Aim of the exercise.
An exact copy of every entry is what's needed, so please transcribe them all.

Data for this exercise.
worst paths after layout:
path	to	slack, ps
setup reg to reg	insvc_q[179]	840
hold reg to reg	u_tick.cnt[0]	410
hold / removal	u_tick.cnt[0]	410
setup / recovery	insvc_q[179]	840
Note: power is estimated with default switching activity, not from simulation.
==> src/rtl/irq_status_reg.sv <==
module irq_status_reg #(
  parameter int unsigned WORD_W   = 32,
  parameter int unsigned LVL_W    = 3,
  parameter int unsigned MASK_LSB = 21,
  parameter int unsigned LOOP_LSB = 27,
  parameter int unsigned LOOP_N   = 3,
  parameter int unsigned RSV_LSB  = 24,
  parameter int unsigned RSV_W    = 3
) (
  input  logic              clk,
  input  logic              rst_n,
  input  logic              wr_en,
  input  logic [WORD_W-1:0] wr_data,
  input  logic              grant,
  input  logic [LVL_W-1:0]  svc_mask,
  output logic [WORD_W-1:0] status_q,
  output logic [WORD_W-1:0] status_nxt
);

  localparam logic [WORD_W-1:0] RSV_BITS =
    {{(WORD_W-RSV_W){1'b0}}, {RSV_W{1'b1}}} << RSV_LSB;
  localparam logic [WORD_W-1:0] RST_WORD =
    {{(WORD_W-LVL_W){1'b0}}, {LVL_W{1'b1}}} << MASK_LSB;

  // Next-state selection: the service-entry update has priority over writes.
  always_comb begin
    status_nxt = status_q;
    if (grant) begin
      status_nxt[LOOP_LSB +: LOOP_N] = '0;
      status_nxt[MASK_LSB +: LVL_W]  = svc_mask;
    end else if (wr_en) begin
      status_nxt = wr_data;
    end
    status_nxt = status_nxt & ~RSV_BITS;
  end

  // Per-bit storage; reserved positions hold no flop.
  for (genvar b = 0; b < WORD_W; b++) begin : g_bit
    if (RSV_BITS[b]) begin : g_rsv
      assign status_q[b] = 1'b0;
    end else begin : g_flop
      always_ff @(posedge clk or negedge rst_n) begin
        if (!rst_n) status_q[b] <= RST_WORD[b];
        else        status_q[b] <= status_nxt[b];
      end
    end
  end

endmodule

Solution to this task.
worst paths after layout:
path	to	slack, ps
setup reg to reg	insvc_q[179]	840
hold reg to reg	u_tick.cnt[0]	410
hold / removal	u_tick.cnt[0]	410
setup / recovery	insvc_q[179]	840
Note: power is estimated with default switching activity, not from simulation.
==> src/rtl/irq_status_reg.sv <==
module irq_status_reg #(
  parameter int unsigned WORD_W   = 32,
  parameter int unsigned LVL_W    = 3,
  parameter int unsigned MASK_LSB = 21,
  parameter int unsigned LOOP_LSB = 27,
  parameter int unsigned LOOP_N   = 3,
  parameter int unsigned RSV_LSB  = 24,
  parameter int unsigned RSV_W    = 3
) (
  input  logic              clk,
  input  logic              rst_n,
  input  logic              wr_en,
  input  logic [WORD_W-1:0] wr_data,
  input  logic              grant,
  input  logic [LVL_W-1:0]  svc_mask,
  output logic [WORD_W-1:0] status_q,
  output logic [WORD_W-1:0] status_nxt
);

  localparam logic [WORD_W-1:0] RSV_BITS =
    {{(WORD_W-RSV_W){1'b0}}, {RSV_W{1'b1}}} << RSV_LSB;
  localparam logic [WORD_W-1:0] RST_WORD =
    {{(WORD_W-LVL_W){1'b0}}, {LVL_W{1'b1}}} << MASK_LSB;

  // Next-state selection: the service-entry update has priority over writes.
  always_comb begin
    status_nxt = status_q;
    if (grant) begin
      status_nxt[LOOP_LSB +: LOOP_N] = '0;
      status_nxt[MASK_LSB +: LVL_W]  = svc_mask;
    end else if (wr_en) begin
      status_nxt = wr_data;
    end
    status_nxt = status_nxt & ~RSV_BITS;
  end

  // Per-bit storage; reserved positions hold no flop.
  for (genvar b = 0; b < WORD_W; b++) begin : g_bit
    if (RSV_BITS[b]) begin : g_rsv
      assign status_q[b] = 1'b0;
    end else begin : g_flop
      always_ff @(posedge clk or negedge rst_n) begin
        if (!rst_n) status_q[b] <= RST_WORD[b];
        else        status_q[b] <= status_nxt[b];
      end
    end
  end

endmodule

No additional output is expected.